Yaakov Yitzchok Ezrachi (יצחק אזרחי; born August 1933) is a Rosh Yeshiva (dean) at the Mir Yeshiva in Jerusalem.

==Early life and education==
Ezrachi was born in Jerusalem to Yisrael Ezrachi and Hinda. His mother was the daughter of Baruch Shlom, a graduate of the Knesses Yisrael Yeshiva in Slobodka who served as a rabbi in South Africa and was the grandson of Uri David Apiryon, rabbi of Žagarė in Lithuania and author of the book Apiryon David. He studied at the Mir Yeshiva.

==Career==

Since 1979, he has served as one of the rosh yeshivas of the Mir Yeshiva, next to Eliezer Yehuda Finkel.

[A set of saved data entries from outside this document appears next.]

===== config.mk =====
export PLATFORM = sky130hd
export DESIGN_NAME = microwire_eeprom_x8_top
export DESIGN_NICKNAME = d
export VERILOG_FILES = /design/src/mwe_pkg.sv /design/src/microwire_eeprom_x8_top.sv /design/src/mwe_store.sv
export SDC_FILE = /design/constraint.sdc
export NUM_CORES = 1
export LEC_CHECK = 0
export ABC_AREA = 1
export BUFFER_PORTS_ARGS = -buffer_cell sky130_fd_sc_hd__buf_2
export CAP_MARGIN = 0
export CELL_PAD_IN_SITES_DETAIL_PLACEMENT = 1
export CELL_PAD_IN_SITES_GLOBAL_PLACEMENT = 1
export CORE_ASPECT_RATIO = 1.2
export CORE_MARGIN = 8
export CORE_UTILIZATION = 52
export CTS_CLUSTER_DIAMETER = 100
export DETAILED_ROUTE_END_ITERATION = 10
export PLACE_DENSITY = 0.8
export SLEW_MARGIN = 10
export SYNTH_ARGS = -nofsm -noshare
export SYNTH_HDL_FRONTEND = slang
export SYNTH_HIERARCHICAL = 1
export SYNTH_SLANG_ARGS = --single-unit

===== constraint.sdc =====
create_clock -name clock -period 7.2 [get_ports clock]
set_input_delay 0.36 -clock clock [delete_from_list [all_inputs] [get_ports clock]]
set_output_delay 0.36 -clock clock [all_outputs]
set_load 0.01 [all_outputs]

===== src/mwe_pkg.sv =====
// ----------------------------------------------------------------------------
// mwe_pkg
// shared types and constants for the microwire x8 eeprom command model
// ----------------------------------------------------------------------------
package mwe_pkg;

   localparam int WORDS_DEFAULT     = 128;
   localparam int WORD_BITS_DEFAULT = 8;

   localparam int OPC_W    = 3;
   localparam int ADDR_W   = 8;
   localparam int DATA_W   = 8;
   localparam int STATUS_W = 2;

   typedef enum logic [OPC_W-1:0] {
      OP_READ      = 3'd0,
      OP_WRITE     = 3'd1,
      OP_ERASE     = 3'd2,
      OP_ERASE_ALL = 3'd3,
      OP_WRITE_ALL = 3'd4,
      OP_ENABLE    = 3'd5,
      OP_DISABLE   = 3'd6
   } opcode_type;

   typedef enum logic [STATUS_W-1:0] {
      ST_DONE     = 2'd0,
      ST_DISABLED = 2'd1,
      ST_RANGE    = 2'd2
   } status_type;

   typedef enum logic [4:0] {
      S_CLEAR = 5'b00001,
      S_IDLE  = 5'b00010,
      S_EXEC  = 5'b00100,
      S_FILL  = 5'b01000,
      S_POST  = 5'b10000
   } state_type;

endpackage


===== src/microwire_eeprom_x8_top.sv =====
// ----------------------------------------------------------------------------
// microwire_eeprom_x8_top
// command-level model of a microwire serial eeprom, x8 organisation
// ----------------------------------------------------------------------------
// Commands arrive one word at a time on the req_ stream (opcode, address,
// data); each gives exactly one result word on the rsp_ stream (read data,
// status). csr_wr_en / csr_wr_data set the auto-enable bit.
// Read, write, erase, enable, disable and unused opcodes: the accepting
// edge issues the store read; in the execute state, once the result slot
// is free, the write is done and the result register loaded. Erase-all and
// write-all sweep the store one word a cycle through the single write
// port, then wait in the post state to load their result. req_tready is
// high only while the sequencer is idle, so a new command is taken only
// once the previous one has left the execute, fill and post states.
// After reset the write-enable latch is off, auto-enable is on, and a
// clearing pass writes all ones to every word with req_tready low. The
// result register frees the input side: a command can be taken while a
// result waits, but the next result is held back until rsp_tready takes
// the waiting one.
// ----------------------------------------------------------------------------
module microwire_eeprom_x8_top #(
   parameter int WORDS     = mwe_pkg::WORDS_DEFAULT,
   parameter int WORD_BITS = mwe_pkg::WORD_BITS_DEFAULT
) (
   input  logic        clock,
   input  logic        reset,
   input  logic        req_tvalid,
   output logic        req_tready,
   input  logic [23:0] req_tdata,   // opcode[2:0], address[10:3], data[18:11], zeros
   output logic        rsp_tvalid,
   input  logic        rsp_tready,
   output logic [15:0] rsp_tdata,   // read_data[7:0], status[9:8], zeros
   input  logic        csr_wr_en,
   input  logic        csr_wr_data
);

   localparam int AW = $clog2(WORDS);

   mwe_pkg::state_type                   state_ff, state_in;
   mwe_pkg::opcode_type                  cmd_op_ff, cmd_op_in;
   logic [mwe_pkg::ADDR_W-1:0]           cmd_addr_ff, cmd_addr_in;
   logic [mwe_pkg::DATA_W-1:0]           cmd_data_ff, cmd_data_in;
   logic                                 we_ff, we_in;
   logic                                 auto_ff;
   logic [AW-1:0]                        cnt_ff, cnt_in;
   logic [WORD_BITS-1:0]                 fill_val_ff, fill_val_in;
   logic                                 rsp_tvalid_ff;
   logic [mwe_pkg::DATA_W-1:0]           rsp_rd_ff, push_rd;
   mwe_pkg::status_type                  rsp_st_ff, push_st;
   logic                                 push;

   logic                                 accept;
   logic                                 slot_free;
   logic                                 in_range;
   logic                                 allowed;
   logic                                 cnt_last;
   logic [15:0]                          req_addr_ext, cmd_addr_ext;
   logic [AW-1:0]                        cmd_idx;

   logic                                 wr_en;
   logic [AW-1:0]                        wr_addr;
   logic [WORD_BITS-1:0]                 wr_data;
   logic [WORD_BITS-1:0]                 rd_data;

   assign req_tready   = (state_ff == mwe_pkg::S_IDLE);
   assign accept       = req_tvalid && req_tready;
   assign slot_free    = !rsp_tvalid_ff || rsp_tready;
   assign req_addr_ext = {8'd0, req_tdata[10:3]};
   assign cmd_addr_ext = {8'd0, cmd_addr_ff};
   assign cmd_idx      = cmd_addr_ext[AW-1:0];
   assign in_range     = {24'd0, cmd_addr_ff} < WORDS;
   assign allowed      = auto_ff || we_ff;
   assign cnt_last     = (cnt_ff == AW'(WORDS - 1));

   mwe_store #(
      .WORDS     (WORDS),
      .WORD_BITS (WORD_BITS)
   ) u_store (
      .clock   (clock),
      .wr_en   (wr_en),
      .wr_addr (wr_addr),
      .wr_data (wr_data),
      .rd_en   (accept),
      .rd_addr (req_addr_ext[AW-1:0]),
      .rd_data (rd_data)
   );

   always_comb begin
      state_in    = state_ff;
      cmd_op_in   = cmd_op_ff;
      cmd_addr_in = cmd_addr_ff;
      cmd_data_in = cmd_data_ff;
      we_in       = we_ff;
      cnt_in      = cnt_ff;
      fill_val_in = fill_val_ff;
      push        = 1'b0;
      push_rd     = '0;
      push_st     = mwe_pkg::ST_DONE;
      wr_en       = 1'b0;
      wr_addr     = cnt_ff;
      wr_data     = fill_val_ff;

      unique case (state_ff)
         mwe_pkg::S_CLEAR: begin
            wr_en   = 1'b1;
            wr_data = '1;
            cnt_in  = cnt_ff + AW'(1);
            if (cnt_last) begin
               cnt_in   = '0;
               state_in = mwe_pkg::S_IDLE;
            end
         end
         mwe_pkg::S_IDLE: begin
            if (accept) begin
               cmd_op_in   = mwe_pkg::opcode_type'(req_tdata[2:0]);
               cmd_addr_in = req_tdata[10:3];
               cmd_data_in = req_tdata[18:11];
               state_in    = mwe_pkg::S_EXEC;
            end
         end
         mwe_pkg::S_EXEC: begin
            if (slot_free) begin
               push     = 1'b1;
               state_in = mwe_pkg::S_IDLE;
               unique case (cmd_op_ff) inside
                  mwe_pkg::OP_READ: begin
                     if (in_range) begin
                        push_rd = rd_data[mwe_pkg::DATA_W-1:0];
                     end else begin
                        push_st = mwe_pkg::ST_RANGE;
                     end
                  end
                  mwe_pkg::OP_ENABLE: begin
                     we_in = 1'b1;
                  end
                  mwe_pkg::OP_DISABLE: begin
                     we_in = 1'b0;
                  end
                  mwe_pkg::OP_WRITE, mwe_pkg::OP_ERASE: begin
                     if (!in_range) begin
                        push_st = mwe_pkg::ST_RANGE;
                     end else if (!allowed) begin
                        push_st = mwe_pkg::ST_DISABLED;
                     end else begin
                        wr_en   = 1'b1;
                        wr_addr = cmd_idx;
                        wr_data = (cmd_op_ff == mwe_pkg::OP_WRITE) ?
                                  WORD_BITS'(cmd_data_ff) : '1;
                        if (auto_ff) begin
                           we_in = 1'b0;
                        end
                     end
                  end
                  mwe_pkg::OP_ERASE_ALL, mwe_pkg::OP_WRITE_ALL: begin
                     if (!allowed) begin
                        push_st = mwe_pkg::ST_DISABLED;
                     end else begin
                        push        = 1'b0;
                        state_in    = mwe_pkg::S_FILL;
                        cnt_in      = '0;
                        fill_val_in = (cmd_op_ff == mwe_pkg::OP_WRITE_ALL) ?
                                      WORD_BITS'(cmd_data_ff) : '1;
                        if (auto_ff) begin
                           we_in = 1'b0;
                        end
                     end
                  end
                  default: begin
                  end
               endcase
            end
         end
         mwe_pkg::S_FILL: begin
            wr_en  = 1'b1;
            cnt_in = cnt_ff + AW'(1);
            if (cnt_last) begin
               cnt_in   = '0;
               state_in = mwe_pkg::S_POST;
            end
         end
         mwe_pkg::S_POST: begin
            if (slot_free) begin
               push     = 1'b1;
               state_in = mwe_pkg::S_IDLE;
            end
         end
         default: begin
            state_in = mwe_pkg::S_CLEAR;
            cnt_in   = '0;
         end
      endcase
   end

   always_ff @(posedge clock) begin
      if (reset) begin
         state_ff      <= mwe_pkg::S_CLEAR;
         cnt_ff        <= '0;
         we_ff         <= 1'b0;
         auto_ff       <= 1'b1;
         rsp_tvalid_ff <= 1'b0;
      end else begin
         state_ff <= state_in;
         cnt_ff   <= cnt_in;
         we_ff    <= we_in;
         if (csr_wr_en) begin
            auto_ff <= csr_wr_data;
         end
         if (push) begin
            rsp_tvalid_ff <= 1'b1;
         end else if (rsp_tready) begin
            rsp_tvalid_ff <= 1'b0;
         end
      end
   end

   always_ff @(posedge clock) begin
      cmd_op_ff   <= cmd_op_in;
      cmd_addr_ff <= cmd_addr_in;
      cmd_data_ff <= cmd_data_in;
      fill_val_ff <= fill_val_in;
      if (push) begin
         rsp_rd_ff <= push_rd;
         rsp_st_ff <= push_st;
      end
   end

   assign rsp_tvalid = rsp_tvalid_ff;
   assign rsp_tdata  = {6'd0, rsp_st_ff, rsp_rd_ff};

   // sequencer checks
   a_accept_exec: assert property (@(posedge clock) disable iff (reset)
      accept |=> state_ff == mwe_pkg::S_EXEC)
      else $error("accepted command did not move to execute");

   a_fill_post: assert property (@(posedge clock) disable iff (reset)
      (state_ff == mwe_pkg::S_FILL && cnt_last) |=> state_ff == mwe_pkg::S_POST)
      else $error("bulk sweep did not end in post state");

   a_push_source: assert property (@(posedge clock) disable iff (reset)
      push |-> (state_ff == mwe_pkg::S_EXEC || state_ff == mwe_pkg::S_POST) && slot_free)
      else $error("result pushed from wrong state or into full slot");

endmodule


===== src/mwe_store.sv =====
// ----------------------------------------------------------------------------
// mwe_store
// word store: one write port, one registered read port
// ----------------------------------------------------------------------------
module mwe_store #(
   parameter int WORDS     = mwe_pkg::WORDS_DEFAULT,
   parameter int WORD_BITS = mwe_pkg::WORD_BITS_DEFAULT
) (
   input  logic                     clock,
   input  logic                     wr_en,
   input  logic [$clog2(WORDS)-1:0] wr_addr,
   input  logic [WORD_BITS-1:0]     wr_data,
   input  logic                     rd_en,
   input  logic [$clog2(WORDS)-1:0] rd_addr,
   output logic [WORD_BITS-1:0]     rd_data
);

   logic [WORD_BITS-1:0] mem [WORDS];
   logic [WORD_BITS-1:0] rd_data_ff;

   always_ff @(posedge clock) begin
      if (wr_en) begin
         mem[wr_addr] <= wr_data;
      end
   end

   always_ff @(posedge clock) begin
      if (rd_en) begin
         rd_data_ff <= mem[rd_addr];
      end
   end

   assign rd_data = rd_data_ff;

endmodule


After elaboration in Yosys (flattened, before gate mapping)
Memory sizes are Yosys's and may differ from the RTL's. A register that Yosys moved wholly into a read port is not among the register bits.
Cells that the tools add are included.
{"block": "op_classes", "add_sub_neg": 1, "n_mul": 0, "n_div": 0, "order_cmp": 1, "n_eq_ne": 20, "shift": 0, "n_mux": 46, "n_bitwise": 1, "n_reduce_logical": 18}
{"cell": "7-bit two-way mux", "n": 9}
{"cell": "8-bit two-way mux", "n": 5}
{"cell": "5-bit two-way mux", "n": 5}
{"cell": "5-bit case mux with 5 select lines", "n": 1}
{"cell": "7-bit case mux with 3 select lines", "n": 1}
{"cell": "1-bit two-way mux", "n": 16}
{"cell": "8-bit case mux with 2 select lines", "n": 1}
{"cell": "4-bit AND reduction", "n": 4}
{"cell": "2-bit != test, second input constant", "n": 7}
{"cell": "3-bit == test, second input constant", "n": 3}
{"cell": "8-bit less-than comparator, second input constant", "n": 1}
{"cell": "4-bit two-way mux", "n": 2}
{"cell": "2-bit OR reduction", "n": 4}
{"cell": "7-bit by 1-bit adder with 7-bit output, second input constant", "n": 1}
{"cell": "7-bit == test, second input constant", "n": 1}
{"cell": "3-bit by 2-bit == test with 1-bit output, second input constant", "n": 2}
{"cell": "2-bit case mux with 3 select lines", "n": 1}
{"cell": "5-bit by 1-bit == test with 1-bit output, second input constant", "n": 1}
{"cell": "5-bit by 2-bit == test with 1-bit output, second input constant", "n": 1}
{"cell": "5-bit by 3-bit == test with 1-bit output, second input constant", "n": 1}
{"cell": "5-bit by 4-bit == test with 1-bit output, second input constant", "n": 1}
{"cell": "5-bit == test, second input constant", "n": 1}
{"cell": "5-bit AND reduction", "n": 1}
{"cell": "2-bit two-way mux", "n": 2}
{"cell": "other kinds (12)", "n": 15}
{"block": "word_totals", "regBits": 52, "latch_bits": 0, "ramBits": 1024, "rom_bits": 0, "input_bits": 30, "mem_count": 1}
{"memory": "u_store.mem", "words": 128, "width": 8, "rd": 1, "rd_ports_with_merged_regs": 1, "write_ports": 1, "line": "mwe_store.sv:18", "rtl": "logic [WORD_BITS-1:0] mem [WORDS];"}

Logic depth before layout (Yosys ltp)
{"block": "depth", "word_depth": 8, "mapped_depth": 14, "ltp_nobuf": 11}

Cells and area by module
Netlist, hierarchy kept.
{"mod": "mwe_store", "instances": 1, "cells_each": 3575, "area_each_um2": 42184.2, "seq_area_each_um2": 30989.7}
{"mod": "microwire_eeprom_x8_top", "instances": 1, "cells_each": 298, "area_each_um2": 2582.5, "seq_area_each_um2": 1411.4}

Worst setup path after synthesis
No wires, ideal clock.
{"block": "synth_path", "path_kind": "reg2reg", "startpoint": "register cmd_op_ff[0]", "endpoint": "memory u_store/mem[0][0] (netlist bit) (data pin)", "arrival_ns": 4.245, "path_slack_ns": 2.125, "path_stages_with_launch": 7, "n_path_buf": 1, "path_cell_list": "edfxtp_1 nand2_1 nand3_1 nor2_4 nand2_4 buf_2 o21ai_1"}
{"block": "synth_between", "elab_chain_cells": 7, "elab_cells_between_ends": 9}
{"item": "from (decl)", "line": "microwire_eeprom_x8_top.sv:40", "rtl": "mwe_pkg::opcode_type cmd_op_ff, cmd_op_in;"}
{"item": "from (signal assigned)", "line": "microwire_eeprom_x8_top.sv:217", "rtl": "cmd_op_ff <= cmd_op_in;"}
{"item": "3-bit by 1-bit == test with 1-bit output", "line": "microwire_eeprom_x8_top.sv:147", "rtl": "wr_data = (cmd_op_ff == mwe_pkg::OP_WRITE) ?"}
{"item": "8-bit two-way mux", "line": "microwire_eeprom_x8_top.sv:147"}
{"item": "8-bit two-way mux", "line": "microwire_eeprom_x8_top.sv:142", "rtl": "end else if (!allowed) begin"}
{"item": "8-bit two-way mux", "line": "microwire_eeprom_x8_top.sv:140", "rtl": "if (!in_range) begin"}
{"item": "8-bit two-way mux (*)", "line": "microwire_eeprom_x8_top.sv:125", "rtl": "unique case (cmd_op_ff) inside"}
{"item": "8-bit two-way mux (*)", "line": "microwire_eeprom_x8_top.sv:122", "rtl": "if (slot_free) begin"}
{"item": "8-bit case mux with 2 select lines (*)", "line": "microwire_eeprom_x8_top.sv:103", "rtl": "unique case (state_ff)"}
{"item": "via wr_data[0]", "line": "microwire_eeprom_x8_top.sv:62", "rtl": "logic [WORD_BITS-1:0] wr_data;"}
{"item": "to (decl)", "line": "mwe_store.sv:18"}
Mark *: on every way through the listed nets, which the timed path passes. The rest lies on a longest branch.

Worst setup path after layout
{"block": "layout_path", "startpoint": "register cmd_op_ff[0]", "endpoint": "memory u_store/mem[111][4] (netlist bit), enable pin"}
{"block": "layout_between", "elab_cells_between_ends": 11}
{"item": "3-bit by 1-bit == test with 1-bit output or 3-bit by 2-bit == test with 1-bit output (tied branches)"}
{"item": "2-bit OR reduction (*)", "line": "microwire_eeprom_x8_top.sv:125"}
{"item": "7-bit two-way mux (*)", "line": "microwire_eeprom_x8_top.sv:125"}
{"item": "7-bit two-way mux (*)", "line": "microwire_eeprom_x8_top.sv:122"}
{"item": "7-bit two-way mux (*)", "line": "microwire_eeprom_x8_top.sv:103"}
{"item": "via wr_addr[0]", "line": "microwire_eeprom_x8_top.sv:61", "rtl": "logic [AW-1:0] wr_addr;"}
Marked as above.

==> impl_metrics.toml <==
[status]
outcome = "complete, no violations"

[min_path]
hp-class = "in2reg"
hold_start = "reset"
min_to = "state_ff[1]$_SDFFE_PP0P_"
holdPathStages = 2

[clocking]
clk_pin_slew_ns = 0.07
tritoncts = "built"
clkLatencyLatePin_ns = 0.67
clock_sinks = 1084
clockBufferDepth = 3
cts-root-buf = "clkbuf_16"
h-tree-depth = 3
cts_buffers = 101

[sta]
grt_setup_unrepaired = "no"
fin_skew_ns = 0.0257
finalHoldViolations = 0
post-route-period-util = 0.591
tightestPinTransition_ns = 1.21
slew_violations = 0
fin_hold_ws_ns = 0.0472
max_freq_mhz = 235
timing.setup.tns_ns = 0
post-route-min-period_ns = 4.26
slew_headroom = 0.195
setup_viol = 0

[cells_and_area]
syn_to_final_growth_pct = 9.14
seq_area_mm2 = 0.0324
antennaDiodeCount = 0
multi_input_area_mm2 = 0.0108
drive_above_1_share = 0.0640
nFillCells = 8741
final_area_mm2 = 0.0489
fin_util = 0.570
nNetsFinal = 3860

[global_routing]
grt_first_pass_wirelength_um = 191000
grt-busiest-layer = "met2"
grt_pass1_vias = 31770
gr-total-overflow = 0
grt_util_met2 = 0.448
met1_usage = 0.324
antenna_found_initial = 1
grtUsageMet3 = 0.0304
grt_usage = 0.259
grt_max_degree = 189

[die]
fp.dieArea_mm2 = 0.0958
die_h_um = 337
core_mm2 = 0.0858
io_pins = 48
num_rows = 118
dieWidth_um = 284
start_util = 0.522

[place]
gp_congestion = 0.835
dp_hpwl_um = 72800
io_buffers = 36
dpl_cell_area_mm2 = 0.0454

[flow_run]
maxCapViolations = 0

[synth]
synth_top_cell_area_share = 0.717
syn_inst = 3873
avgSynthCellArea_um2 = 11.6
synth_area_leaders = "edfxtp_1 72%, nand3_1 11%, nand2_1 11%"
yosysTopAreaCell = "edfxtp_1"
ys_warn_count = 6
ys_types = 35
ys_seq_area_frac = 0.724
synth.cell_area_mm2 = 0.0448
synth-seq-cells = 1084

[setup_path]
cp.arrival_ns = 4.55
worst_setup_path_end_kind = "flop"
worst_ep_required_time_ns = 7.49
regToRegSetupSlack_ns = 2.94
r2r_cells = 10
start_kind = "flop"
crit_fanout = 22
path_class = "reg2reg"
crit-reg2reg-launch = "cmd_op_ff[0]$_DFFE_PP_"
r2r_end = "u_store/mem[111][4]$_DFFE_PP_"

[routing]
vias = 30360
wl_per_cell_um = 25.2
drc_errors = 0
first_iter_violations = 2827
wl_um = 127000
viasPerCell = 6.01
drt_first_pass_iters = 5
ant_nets = 0

[pwr]
power_density_mw_per_mm2 = 313
ir_worst_vdd_mv = 0.275
totalPowerFinal_mw = 15.3
leakage_nw = 17.1
-- critical path, stage by stage (launching register included) --
cell and delay (ns):
edfxtp_1 0.48, nand2_1 0.19, nand3_1 0.14, nor2_4 0.24
nand2_4 0.21, a21oi_1 0.52, inv_1 0.20, nor3_1 0.26
nand2_1 0.59, buf_4 0.44, nor2_1 0.60
-- power breakdown --
part	switching, mW	leakage, nW	internal [mW]	total (mW)
logic	1.78	5.95	0.285	2.07
registers	0.0355	9.54	7.83	7.87
clock network	2.30	1.60	3.05	5.34
total	4.12	17.1	11.2	15.3
-- flip-flops by register name (all words and copies together) (netlist names) --
| register | cells |
|---|---|
| we_ff | 1 |
| u_store/rd_data | 8 |
| state_ff | 5 |
| auto_ff | 1 |
| rsp_st_ff | 2 |
| cnt_ff | 7 |
| cmd_op_ff | 3 |
| rsp_tvalid | 1 |
| cmd_data_ff | 8 |
| cmd_addr_ff | 8 |
| fill_val_ff | 8 |
| u_store/mem | 1024 |
| rsp_rd_ff | 8 |
-- synthesized netlist by cell type (all sizes together) --
cell    count
a21oi      21
and2        1
buf       205
clkbuf     35
conb        1
dfxtp      15
edfxtp   1069
ha          1
inv        72
nand2    1275
nand3     960
nand3b      1
nand4       4
nor2      186
nor3        9
nor4        1
o211ai      2
o21a        1
o21ai       6
or2         7
xor2        1
-- worst max path at each step --
stage | cells after the start | to | startpoint | slack, ns
floorplan | 6 | u_store/mem[0][0]$_DFFE_PP_ | cmd_op_ff[0]$_DFFE_PP_ | 2.12
global placement | 10 | u_store/mem[7][4]$_DFFE_PP_ | cmd_op_ff[0]$_DFFE_PP_ | 3.32
detailed placement | 10 | u_store/mem[111][4]$_DFFE_PP_ | cmd_op_ff[0]$_DFFE_PP_ | 3.17
CTS | 10 | u_store/mem[111][1]$_DFFE_PP_ | cmd_op_ff[2]$_DFFE_PP_ | 3.10
global route | 10 | u_store/mem[47][6]$_DFFE_PP_ | cmd_op_ff[0]$_DFFE_PP_ | 2.81
finish | 10 | u_store/mem[111][4]$_DFFE_PP_ | cmd_op_ff[0]$_DFFE_PP_ | 2.94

In 2024, Ezrachi travelled to Buenos Aires, Argentina, to speak about the Torah to an audience of seven thousand.

== Family ==
Ezrachi was married to Rivka, a daughter of Chaim Leib Shmuelevitz, also a former Rosh Yeshiva at the Mirrer Yeshiva. Rivka died in 2019.

Ezrachi's brother was Baruch Mordechai Ezrachi, another prominent Haredi rabbi.